With retail profit margins of only 3 per cent and 3.8 per cent for Sainsbury’s and Tesco, respectively, last year, the British Retail Consortium is right that our competitive retail market is not defined by customer rip-offs. Recall the shortages of rice and flour in leading chains during the early pandemic? That reflected supermarkets’ unwillingness to risk their brands by raising prices substantially during an emergency. Only independent stores and online merchants had the goods available, at much higher prices.
If Tesco, Sainsbury’s, Asda and others agree to sell certain essentials below market prices in today’s inflationary conditions, we’d see such effects at a great scale. There’d be within-store shortages of covered products, with demand shifting to uncapped brands or corner shops, pushing up prices there. This isn’t theory: Hungary capped prices of sugar, flour, sunflower oil, chicken breasts, pork legs and milk in 2022; by December, 56 per cent of Hungarians reported regularly encountering shortages of regulated items.
To avoid empty shelves, supermarkets might limit per-customer purchases (let’s call them Rishi’s Rations), or else promise caps on only their own-branded products where they can attempt cost controls. Given the slim margins, some supermarkets would push farmers and wholesalers to cut their prices, thereby reducing their incentive to produce or distribute food. Suppliers, as those in France have, then would demand that the government implements “spot checks” to ensure that supermarkets do not pass the profit buck to others.
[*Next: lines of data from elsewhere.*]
Source: an optimization exercise on an open RTL-to-GDS flow (aim: small area). Production flows keep margins and buffers that such runs may drop. Function was checked by simulation only, so behaviour that the tests miss may differ from the original. Power and IR drop assume default switching activity.

## flow/design.v

```verilog
module flappy_bird
	(
		clk,
		resetn,
		key1,
		x,
		y,
		colour,
		plot,
		crash,
		HEX0,
		HEX1
	);
	input			clk;
	input			resetn;
	input			key1;
	output	[7:0]	x;
	output	[6:0]	y;
	output	[2:0]	colour;
	output			plot;
	output			crash;
	output	[6:0]	HEX0;
	output	[6:0]	HEX1;
	localparam	S_KEEP        = 4'd0,
				S_CLEAN_LOAD  = 4'd1,
				S_PRINT_LOAD  = 4'd2,
				S_FF_LOAD     = 4'd3,
				S_CRASH_CHECK = 4'd4,
				S_MOVE        = 4'd5,
				S_START_WAIT  = 4'd6,
				S_CLEAR_LOAD  = 4'd7,
				S_CLEAN       = 4'd8,
				S_PRINT       = 4'd9,
				S_FF          = 4'd10,
				S_CLEAR       = 4'd11;
	localparam	D_P0 = 2'd0, D_BIRD = 2'd1, D_PIPE = 2'd2, D_COIN = 2'd3;
	reg [3:0] st;
	reg [12:0] fc;
	reg jmp;
	reg crash_r;
	reg [7:0] score;
	reg signed [7:0] yc;
	reg [6:0] yo;
	reg signed [4:0] vel;
	reg [7:0] x1, x2, x3;
	reg [6:0] y1, y2, y3;
	reg [1:0] dph;
	reg [1:0] k;
	reg up;
	reg [2:0] cw;
	reg [1:0] j;
	reg [6:0] yd;
	reg p;
	reg [7:0] cx;
	wire load     = (st == S_CLEAN_LOAD) | (st == S_PRINT_LOAD) | (st == S_FF_LOAD);
	wire old_cur  = (st == S_PRINT_LOAD) | (st == S_FF_LOAD);
	wire drawing  = (st == S_CLEAN) | (st == S_PRINT) | (st == S_FF);
	wire clearing = (st == S_CLEAR);
	wire move_ac  = (st == S_MOVE);
	wire fm       = (fc == 13'd0);
	assign plot = st[3];
	assign crash = crash_r;
	reg [7:0] xk;
	always @(*)
		case (k)
			2'd1: xk = x1;
			2'd2: xk = x2;
			default: xk = x3;
		endcase
	wire coin_k = (xk >= 8'd82);
	wire [1:0] m = k + (((dph == D_PIPE) & ~up & ~coin_k) | (dph == D_COIN));
	reg [6:0] ym;
	always @(*)
		case (m)
			2'd1: ym = y1;
			2'd2: ym = y2;
			default: ym = y3;
		endcase
	wire [6:0] ybird = p ? yc[6:0] : yo;
	wire [2:0] xoff = (cw == 3'd6) ? 3'd0 : cw;
	wire [7:0] xbase = (dph == D_P0) ? 8'd0 : (dph == D_BIRD) ? 8'd78 : xk;
	assign x = clearing ? cx : xbase + xoff;
	assign y = yd + j;
	wire coin3 = (x3 >= 8'd82);
	assign colour[0] = 1'b0;
	assign colour[1] = ~clearing & ((dph == D_P0) ? ~p : p & dph[1]);
	assign colour[2] = ~clearing & ((dph == D_P0) ? ~p & coin3 : p & dph[0]);
	wire row_end   = (cw == 3'd5) & (up ? (yd == 7'd0) : (yd == 7'd119));
	wire blk_end   = (cw[1:0] == 2'd3) & (j == 2'd3);
	wire pipe_done = (dph == D_PIPE) & ~up & row_end & ~coin_k;
	wire coin_done = (dph == D_COIN) & blk_end;
	wire print_end = (k == 2'd3) & (pipe_done | coin_done);
	wire clear_end = (yd == 7'd120);
	always @(posedge clk) begin
		if (load) begin
			dph <= D_P0;
			k <= 2'd1;
			cw <= 3'd0;
			j <= 2'd0;
			yd <= 7'd0;
			p <= old_cur;
		end else if (clearing) begin
			if (dph == D_P0)
				dph <= D_BIRD;
			else if (cx == 8'd160) begin
				cx <= 8'd0;
				yd <= yd + 7'd1;
			end else
				cx <= cx + 8'd1;
		end else if (st == S_CLEAR_LOAD) begin
			dph <= D_P0;
			yd <= 7'd0;
			j <= 2'd0;
			cx <= 8'd0;
		end else begin
			case (dph)
				D_P0: begin
					dph <= D_BIRD;
					yd <= ybird;
				end
				D_BIRD, D_COIN: begin
					j <= j + 2'd1;
					if (j == 2'd3)
						cw <= cw + 3'd1;
					if (blk_end) begin
						dph <= D_PIPE;
						up <= 1'b1;
						cw <= 3'd0;
						yd <= ym;
						if (dph == D_COIN)
							k <= k + 2'd1;
					end
				end
				D_PIPE: begin
					if (row_end) begin
						cw <= 3'd0;
						if (up) begin
							up <= 1'b0;
							yd <= ym + 7'd40;
						end else if (coin_k) begin
							dph <= D_COIN;
							yd <= ym + 7'd19;
						end else begin
							up <= 1'b1;
							yd <= ym;
							k <= k + 2'd1;
						end
					end else if (cw == 3'd6) begin
						cw <= 3'd0;
						yd <= up ? yd - 7'd1 : yd + 7'd1;
					end else
						cw <= cw + 3'd1;
				end
			endcase
		end
	end
	always @(posedge clk) begin
		if (!resetn)
			st <= S_CLEAR_LOAD;
		else
			case (st)
				S_CLEAR_LOAD:  st <= S_CLEAR;
				S_CLEAR:       st <= clear_end ? S_FF_LOAD : S_CLEAR;
				S_FF_LOAD:     st <= S_FF;
				S_FF:          st <= print_end ? S_START_WAIT : S_FF;
				S_START_WAIT:  st <= key1 ? S_START_WAIT : S_KEEP;
				S_KEEP:        st <= fm ? S_CLEAN_LOAD : S_KEEP;
				S_CLEAN_LOAD:  st <= S_CLEAN;
				S_CLEAN:       st <= print_end ? S_PRINT_LOAD : S_CLEAN;
				S_PRINT_LOAD:  st <= S_PRINT;
				S_PRINT:       st <= print_end ? S_CRASH_CHECK : S_PRINT;
				S_CRASH_CHECK: st <= S_MOVE;
				default:       st <= S_KEEP;
			endcase
	end
	always @(posedge clk)
		if (!resetn)
			fc <= 13'd0;
		else
			fc <= fc + 13'd1;
	wire [4:0] npy = {fc[4:2] + fc[2:0], fc[1:0]};
	always @(posedge clk)
		if (!resetn)
			jmp <= 1'b0;
		else
			jmp <= ~jmp & ~key1;
	wire jump_en = jmp & ~crash_r;
	wire signed [8:0] dy = yc - vel;
	always @(posedge clk) begin
		if (!resetn) begin
			yc <= 8'sd58;
			yo <= 7'd58;
			vel <= 5'sd2;
		end else if (jump_en) begin
			vel <= 5'sd2;
			if (move_ac) begin
				yo <= yc[6:0];
				yc <= yc - 8'sd2;
			end
		end else if (move_ac) begin
			yo <= yc[6:0];
			if (dy > 9'sd116)
				yc <= 8'sd116;
			else begin
				vel <= vel - 5'sd1;
				yc <= dy[8] ? 8'sd0 : dy[7:0];
			end
		end
	end
	wire [6:0] cy = old_cur ? yc[6:0] : yo;
	function hit;
		input [7:0] px;
		input [6:0] py;
		input [6:0] by;
		begin
			hit = (px >= 8'd72) && (px <= 8'd82) &&
				(({1'b0, by} <= {1'b0, py} + 8'd1) || ({1'b0, by} >= {1'b0, py} + 8'd36));
		end
	endfunction
	always @(posedge clk)
		if (!resetn)
			crash_r <= 1'b0;
		else if (hit(x1, y1, cy) | hit(x2, y2, cy) | hit(x3, y3, cy) | (cy >= 7'd116))
			crash_r <= 1'b1;
	always @(posedge clk) begin
		if (!resetn) begin
			x1 <= 8'd135; y1 <= 7'd40;
			x2 <= 8'd20;  y2 <= 7'd60;
			x3 <= 8'd60;  y3 <= 7'd30;
			score <= 8'd0;
		end else if (old_cur) begin
			if (x1 == 8'd0) begin
				x1 <= 8'd154; y1 <= 7'd30 + npy;
			end else if (!crash_r)
				x1 <= x1 - 8'd1;
			if (x2 == 8'd0) begin
				x2 <= 8'd160; y2 <= 7'd20 + npy;
			end else if (!crash_r)
				x2 <= x2 - 8'd1;
			if (x3 == 8'd0) begin
				x3 <= 8'd160; y3 <= 7'd40 + npy;
			end else if (!crash_r)
				x3 <= x3 - 8'd1;
			if (!crash_r && (x1 == 8'd72 || x2 == 8'd72 || x3 == 8'd72))
				score <= score + 8'd1;
		end
	end
	decoder dec0(.in(score[3:0]), .hex(HEX0));
	decoder dec1(.in(score[7:4]), .hex(HEX1));
endmodule
module decoder(in, hex);
	input [3:0] in;
   	output [6:0] hex;
	assign hex[0] = ~((in[3] | in[2] | in[1] | ~in[0]) & (in[3] | ~in[2] | in[1] | in[0])
		& (~in[3] | ~in[2] | in[1] | ~in[0]) & (~in[3] | in[2] | ~in[1] | ~in[0]));
	assign hex[1] = ~((in[3] | ~in[2] | in[1] | ~in[0]) & (~in[3] | ~in[2] | in[1] | in[0]) 
		& (~in[3] | ~in[1] | ~in[0]) & (~in[2] | ~in[1] | in[0]));
	assign hex[2] = ~((~in[3] | ~in[2] | in[1] | in[0]) & (in[3] | in[2] | ~in[1] | in[0]) 
		& (~in[3] | ~in[2] | ~in[1]));
	assign hex[3] = ~((in[3] | ~in[2] | in[1] | in[0]) & (in[3] | in[2] | in[1] | ~in[0]) 
		& (~in[2] | ~in[1] | ~in[0]) & (~in[3] | in[2] | ~in[1] | in[0]));
	assign hex[4] = ~((in[3] | ~in[2] | in[1]) & (in[2] | in[1] | ~in[0]) & (in[3] | ~in[0]));
	assign hex[5] = ~((~in[3] | ~in[2] | in[1] | ~in[0]) & (in[3] | in[2] | ~in[0]) 
		& (in[3] | in[2] | ~in[1]) & (in[3] | ~in[1] | ~in[0]));
	assign hex[6] = ~((in[3] | in[2] | in[1]) & (in[3] | ~in[2] | ~in[1] | ~in[0]) 
		& (~in[3] | ~in[2] | in[1] | in[0]));
endmodule
```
The BRC says food production costs peaked late last year, meaning that future renegotiations of fixed-price contracts will lead to retail prices falling sharply soon anyway. As Julian Jessop, the economist, points out, government-backed price ceilings ironically may then keep prices above market rates. Formal negotiations might enable supermarkets to tacitly collude to recoup profits by keeping prices higher even as their costs fall.
Such damaging effects might be deemed acceptable if these price caps reduced inflation. But, as the 1970s showed, they will not and, with controls limited to a few products, they cannot. The Bank of England and government often talk, misleadingly, as if businesses determine inflation through their pricing decisions. This error facilitates far-fetched concepts such as “greedflation,” which emboldens calls for these hare-brained price controls.
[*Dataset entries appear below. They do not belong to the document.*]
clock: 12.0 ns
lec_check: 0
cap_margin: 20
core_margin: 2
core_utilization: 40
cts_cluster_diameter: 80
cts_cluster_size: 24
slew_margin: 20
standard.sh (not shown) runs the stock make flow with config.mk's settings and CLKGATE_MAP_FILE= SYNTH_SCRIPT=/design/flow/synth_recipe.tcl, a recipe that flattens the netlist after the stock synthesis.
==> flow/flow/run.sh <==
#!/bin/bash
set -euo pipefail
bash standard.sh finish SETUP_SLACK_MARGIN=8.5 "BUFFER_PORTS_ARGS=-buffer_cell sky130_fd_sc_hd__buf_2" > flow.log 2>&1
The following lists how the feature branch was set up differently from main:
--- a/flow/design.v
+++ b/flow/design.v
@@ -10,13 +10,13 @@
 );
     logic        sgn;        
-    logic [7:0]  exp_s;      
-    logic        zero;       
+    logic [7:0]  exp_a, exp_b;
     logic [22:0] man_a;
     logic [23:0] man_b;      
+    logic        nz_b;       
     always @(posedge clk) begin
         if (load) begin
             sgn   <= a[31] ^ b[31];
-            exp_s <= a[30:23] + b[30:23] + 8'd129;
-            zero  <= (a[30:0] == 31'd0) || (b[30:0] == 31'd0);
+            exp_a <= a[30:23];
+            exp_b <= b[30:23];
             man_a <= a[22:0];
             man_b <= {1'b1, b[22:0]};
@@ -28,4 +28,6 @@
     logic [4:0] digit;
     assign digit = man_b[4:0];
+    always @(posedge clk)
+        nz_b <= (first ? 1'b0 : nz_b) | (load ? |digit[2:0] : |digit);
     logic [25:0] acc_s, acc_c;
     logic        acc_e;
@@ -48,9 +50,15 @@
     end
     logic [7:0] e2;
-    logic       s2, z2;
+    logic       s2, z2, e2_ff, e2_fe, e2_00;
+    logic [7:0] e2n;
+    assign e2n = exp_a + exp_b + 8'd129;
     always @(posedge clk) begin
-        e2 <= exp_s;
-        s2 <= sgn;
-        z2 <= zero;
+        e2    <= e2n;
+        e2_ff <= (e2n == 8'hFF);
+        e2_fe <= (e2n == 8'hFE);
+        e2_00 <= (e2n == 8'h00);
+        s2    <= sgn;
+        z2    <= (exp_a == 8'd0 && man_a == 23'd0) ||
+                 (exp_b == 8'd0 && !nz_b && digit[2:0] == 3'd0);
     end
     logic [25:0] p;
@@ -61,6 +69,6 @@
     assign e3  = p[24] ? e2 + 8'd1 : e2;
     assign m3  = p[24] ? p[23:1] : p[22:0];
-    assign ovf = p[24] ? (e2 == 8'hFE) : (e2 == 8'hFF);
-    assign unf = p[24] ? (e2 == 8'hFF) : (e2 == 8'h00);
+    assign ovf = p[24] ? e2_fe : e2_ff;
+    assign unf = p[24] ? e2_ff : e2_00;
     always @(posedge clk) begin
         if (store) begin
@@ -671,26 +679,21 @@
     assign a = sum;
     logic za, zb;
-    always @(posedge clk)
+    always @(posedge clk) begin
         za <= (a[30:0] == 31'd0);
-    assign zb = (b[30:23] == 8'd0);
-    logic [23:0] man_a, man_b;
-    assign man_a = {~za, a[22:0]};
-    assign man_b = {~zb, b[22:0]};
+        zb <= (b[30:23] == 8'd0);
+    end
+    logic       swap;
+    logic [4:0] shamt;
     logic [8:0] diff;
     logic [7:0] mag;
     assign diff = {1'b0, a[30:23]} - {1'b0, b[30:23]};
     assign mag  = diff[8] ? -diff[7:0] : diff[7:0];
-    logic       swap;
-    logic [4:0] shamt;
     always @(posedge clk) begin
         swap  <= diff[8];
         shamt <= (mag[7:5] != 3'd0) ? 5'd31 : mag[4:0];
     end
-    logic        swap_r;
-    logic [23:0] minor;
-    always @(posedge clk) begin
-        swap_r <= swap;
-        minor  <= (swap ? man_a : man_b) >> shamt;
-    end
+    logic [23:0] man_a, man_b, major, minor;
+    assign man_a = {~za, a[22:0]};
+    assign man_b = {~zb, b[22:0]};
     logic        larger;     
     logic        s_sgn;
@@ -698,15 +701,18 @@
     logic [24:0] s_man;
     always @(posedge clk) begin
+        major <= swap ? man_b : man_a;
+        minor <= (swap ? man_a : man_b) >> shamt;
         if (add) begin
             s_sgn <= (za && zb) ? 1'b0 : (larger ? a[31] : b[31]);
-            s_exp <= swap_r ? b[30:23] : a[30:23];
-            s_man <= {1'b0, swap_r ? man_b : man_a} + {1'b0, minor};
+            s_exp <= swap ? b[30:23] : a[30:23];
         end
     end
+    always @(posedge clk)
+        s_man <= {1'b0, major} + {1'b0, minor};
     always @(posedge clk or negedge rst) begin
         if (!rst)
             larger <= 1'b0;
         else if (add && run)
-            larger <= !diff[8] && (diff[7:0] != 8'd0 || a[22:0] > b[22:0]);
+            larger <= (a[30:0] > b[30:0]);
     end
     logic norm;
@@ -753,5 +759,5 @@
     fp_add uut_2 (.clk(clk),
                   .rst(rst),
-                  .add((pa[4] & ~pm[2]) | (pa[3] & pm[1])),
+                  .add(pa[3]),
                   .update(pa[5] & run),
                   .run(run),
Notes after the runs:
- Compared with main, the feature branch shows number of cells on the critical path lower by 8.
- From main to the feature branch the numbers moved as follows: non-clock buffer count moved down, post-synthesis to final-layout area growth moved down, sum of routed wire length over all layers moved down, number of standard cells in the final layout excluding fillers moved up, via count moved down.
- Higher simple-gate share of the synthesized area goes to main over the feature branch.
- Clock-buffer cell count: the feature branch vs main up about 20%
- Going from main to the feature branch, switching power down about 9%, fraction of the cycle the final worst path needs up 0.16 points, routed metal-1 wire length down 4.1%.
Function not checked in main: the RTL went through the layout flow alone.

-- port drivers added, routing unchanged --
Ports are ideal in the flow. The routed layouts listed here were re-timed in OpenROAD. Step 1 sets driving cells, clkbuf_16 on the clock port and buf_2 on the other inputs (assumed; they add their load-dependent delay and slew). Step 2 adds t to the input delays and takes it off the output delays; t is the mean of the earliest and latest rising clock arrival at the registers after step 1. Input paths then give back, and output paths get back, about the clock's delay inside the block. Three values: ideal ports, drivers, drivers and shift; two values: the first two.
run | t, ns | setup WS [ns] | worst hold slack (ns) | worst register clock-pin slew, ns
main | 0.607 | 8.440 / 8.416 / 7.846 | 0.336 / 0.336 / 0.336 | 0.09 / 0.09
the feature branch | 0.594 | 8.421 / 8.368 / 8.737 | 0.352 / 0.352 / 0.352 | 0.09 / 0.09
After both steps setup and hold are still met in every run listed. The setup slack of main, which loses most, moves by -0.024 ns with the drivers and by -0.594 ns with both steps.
“Food prices inflation” has been at 19.1 per cent over the past 12 months, for example, notably higher than the overall 8.7 per cent consumer prices index. Government sources talk as if food prices are therefore “driving” inflation by lifting the overall price level. Yet this confuses cause with effect. Rapidly rising food prices are a consequence of overly inflationary monetary policy and the supply shocks from the Ukraine war that are filtering higher prices through supply chains.
Capping retail milk and bread prices will combat neither of these forces and so will not reduce inflation. Any direct consumer savings from lower-priced bread and milk purchases would leave affected customers with more money for other spending, driving up prices elsewhere. This is true whether price controls are mandated or, as Andrew Bailey, the Bank’s governor, seemingly wants, if firms self-sacrifice on profits. The more prices get divorced from supply and demand, the worse the damage.
The reach for such anti-market policies is an underappreciated cost of macroeconomic mismanagement leading to high inflation. When inflation gets out of control, redistributing wealth arbitrarily, the public demands recourse. As Axel Leijonhufvud, the economist, explained in 1975, “there will be widespread and general complaining about rising prices … but that diffuse message is quite drowned in the rising babble of specific demands and concrete proposals … to compensate me, to regulate him, to control X’s prices and to tax Y’s ‘excess profits’ ”.
Governments, meanwhile, find it irresistible to supply such policies. Given the highest post-Second World War tax burden today, there’s no will to transparently tax and redistribute to aid those particularly burdened by high living costs. Talk of targeted price controls allows the Conservatives to signal to large numbers of voters that they care, while quietly shifting the responsibility and blame for inflation from the central bank and Treasury to individual supermarkets.
Ultimately, though, Britain’s food retailers are disciplined in what they can charge both by competition and their customers’ willingness to pay. Asking them to cap certain prices to control inflation is futile. Asking them to cap certain prices to provide charity is extremely inefficient. This price ceiling proposal represents a desperate, misguided attempt to hide inflation’s symptoms from a government largely powerless to mitigate the scale of external shocks and the Bank’s recent monetary errors.